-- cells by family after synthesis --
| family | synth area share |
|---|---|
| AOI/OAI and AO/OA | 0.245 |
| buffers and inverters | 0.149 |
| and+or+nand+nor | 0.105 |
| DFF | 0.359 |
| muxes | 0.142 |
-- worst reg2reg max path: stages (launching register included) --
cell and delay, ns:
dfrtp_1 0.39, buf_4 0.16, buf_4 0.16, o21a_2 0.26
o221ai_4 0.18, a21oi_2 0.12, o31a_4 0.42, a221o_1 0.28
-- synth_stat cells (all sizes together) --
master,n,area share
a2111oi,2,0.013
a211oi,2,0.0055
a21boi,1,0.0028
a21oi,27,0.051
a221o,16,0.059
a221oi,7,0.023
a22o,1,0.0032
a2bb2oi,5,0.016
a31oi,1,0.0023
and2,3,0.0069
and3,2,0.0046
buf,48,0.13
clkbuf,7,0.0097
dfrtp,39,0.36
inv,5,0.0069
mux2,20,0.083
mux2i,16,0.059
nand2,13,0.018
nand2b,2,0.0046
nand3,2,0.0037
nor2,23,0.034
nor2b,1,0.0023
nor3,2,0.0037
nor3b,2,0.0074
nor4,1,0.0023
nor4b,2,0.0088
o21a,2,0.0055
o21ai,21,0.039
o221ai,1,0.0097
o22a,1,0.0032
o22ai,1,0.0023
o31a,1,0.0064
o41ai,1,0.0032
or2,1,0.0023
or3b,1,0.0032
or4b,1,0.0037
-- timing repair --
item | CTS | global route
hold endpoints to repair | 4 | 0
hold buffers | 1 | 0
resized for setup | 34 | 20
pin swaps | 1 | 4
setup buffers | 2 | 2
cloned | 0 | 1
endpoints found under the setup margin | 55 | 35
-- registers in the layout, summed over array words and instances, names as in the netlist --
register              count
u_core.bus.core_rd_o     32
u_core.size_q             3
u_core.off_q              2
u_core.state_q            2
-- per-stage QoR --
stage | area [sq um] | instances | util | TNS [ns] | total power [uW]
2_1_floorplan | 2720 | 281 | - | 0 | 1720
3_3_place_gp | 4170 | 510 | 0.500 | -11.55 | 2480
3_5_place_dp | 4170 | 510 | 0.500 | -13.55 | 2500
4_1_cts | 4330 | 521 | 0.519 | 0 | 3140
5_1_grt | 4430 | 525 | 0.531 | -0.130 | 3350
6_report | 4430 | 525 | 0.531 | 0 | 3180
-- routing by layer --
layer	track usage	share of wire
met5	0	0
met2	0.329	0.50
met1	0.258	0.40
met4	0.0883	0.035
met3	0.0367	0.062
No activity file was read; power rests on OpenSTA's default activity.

§

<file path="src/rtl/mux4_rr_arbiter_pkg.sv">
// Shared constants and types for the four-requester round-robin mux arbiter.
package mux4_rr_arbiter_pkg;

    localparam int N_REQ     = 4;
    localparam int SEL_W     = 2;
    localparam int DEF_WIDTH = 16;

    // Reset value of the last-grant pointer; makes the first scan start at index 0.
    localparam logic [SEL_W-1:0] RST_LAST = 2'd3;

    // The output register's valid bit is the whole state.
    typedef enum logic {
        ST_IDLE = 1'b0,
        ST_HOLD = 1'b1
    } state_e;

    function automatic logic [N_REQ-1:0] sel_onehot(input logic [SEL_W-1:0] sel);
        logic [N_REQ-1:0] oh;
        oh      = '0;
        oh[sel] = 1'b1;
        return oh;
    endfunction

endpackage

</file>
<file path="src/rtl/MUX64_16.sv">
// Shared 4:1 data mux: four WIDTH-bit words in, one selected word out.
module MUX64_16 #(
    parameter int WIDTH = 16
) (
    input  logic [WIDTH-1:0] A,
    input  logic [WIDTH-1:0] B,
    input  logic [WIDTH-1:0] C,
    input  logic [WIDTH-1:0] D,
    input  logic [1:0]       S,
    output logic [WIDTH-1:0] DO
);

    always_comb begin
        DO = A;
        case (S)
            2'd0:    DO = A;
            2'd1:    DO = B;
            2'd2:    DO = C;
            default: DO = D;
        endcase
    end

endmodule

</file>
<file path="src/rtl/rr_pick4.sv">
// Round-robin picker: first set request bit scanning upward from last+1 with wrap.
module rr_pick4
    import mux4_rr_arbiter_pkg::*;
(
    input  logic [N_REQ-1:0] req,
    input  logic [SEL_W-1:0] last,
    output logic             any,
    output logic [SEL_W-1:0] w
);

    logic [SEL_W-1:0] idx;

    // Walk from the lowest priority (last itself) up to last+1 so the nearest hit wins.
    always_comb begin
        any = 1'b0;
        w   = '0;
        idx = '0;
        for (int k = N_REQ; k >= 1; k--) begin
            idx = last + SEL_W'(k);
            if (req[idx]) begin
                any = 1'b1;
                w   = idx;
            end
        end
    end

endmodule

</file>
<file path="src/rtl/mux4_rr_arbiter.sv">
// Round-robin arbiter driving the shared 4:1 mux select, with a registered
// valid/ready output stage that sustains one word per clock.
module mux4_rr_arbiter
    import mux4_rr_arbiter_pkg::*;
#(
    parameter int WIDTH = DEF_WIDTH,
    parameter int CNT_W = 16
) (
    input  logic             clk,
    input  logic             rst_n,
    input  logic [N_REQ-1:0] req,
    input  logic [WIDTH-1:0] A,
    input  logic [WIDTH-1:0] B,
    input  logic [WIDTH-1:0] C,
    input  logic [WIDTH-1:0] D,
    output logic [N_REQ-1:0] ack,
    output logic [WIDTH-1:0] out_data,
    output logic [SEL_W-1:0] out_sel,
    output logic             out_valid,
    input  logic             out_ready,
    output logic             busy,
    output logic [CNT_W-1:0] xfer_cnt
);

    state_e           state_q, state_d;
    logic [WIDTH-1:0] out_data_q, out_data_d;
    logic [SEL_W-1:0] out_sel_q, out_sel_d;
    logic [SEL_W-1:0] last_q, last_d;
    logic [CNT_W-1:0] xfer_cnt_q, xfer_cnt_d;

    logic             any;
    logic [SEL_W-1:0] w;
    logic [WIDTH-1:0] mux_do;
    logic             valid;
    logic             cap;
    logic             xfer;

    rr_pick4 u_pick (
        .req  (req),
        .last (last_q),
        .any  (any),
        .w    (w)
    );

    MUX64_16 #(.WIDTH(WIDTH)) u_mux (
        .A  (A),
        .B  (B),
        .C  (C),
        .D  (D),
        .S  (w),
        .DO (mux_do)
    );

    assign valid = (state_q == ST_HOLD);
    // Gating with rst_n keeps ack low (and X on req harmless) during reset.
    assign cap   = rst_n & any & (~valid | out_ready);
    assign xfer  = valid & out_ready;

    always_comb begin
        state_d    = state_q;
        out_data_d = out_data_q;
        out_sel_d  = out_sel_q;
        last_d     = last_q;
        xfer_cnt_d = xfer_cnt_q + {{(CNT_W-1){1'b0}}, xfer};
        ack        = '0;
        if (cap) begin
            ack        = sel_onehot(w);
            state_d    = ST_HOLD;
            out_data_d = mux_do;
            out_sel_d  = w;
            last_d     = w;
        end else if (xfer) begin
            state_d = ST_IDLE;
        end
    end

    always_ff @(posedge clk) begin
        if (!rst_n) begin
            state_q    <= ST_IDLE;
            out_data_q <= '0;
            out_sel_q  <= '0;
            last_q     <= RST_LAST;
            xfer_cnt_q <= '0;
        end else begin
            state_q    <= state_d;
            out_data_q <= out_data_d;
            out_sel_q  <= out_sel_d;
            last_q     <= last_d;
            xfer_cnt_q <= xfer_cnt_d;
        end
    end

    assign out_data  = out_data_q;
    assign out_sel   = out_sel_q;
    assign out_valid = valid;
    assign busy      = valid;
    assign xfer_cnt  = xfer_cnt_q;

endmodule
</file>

§

** Problem requirements **
Whenever the word "area" appears in a line of the listing, report that line.

** Your response **
| family | synth area share |
master,n,area share
stage | area [sq um] | instances | util | TNS [ns] | total power [uW]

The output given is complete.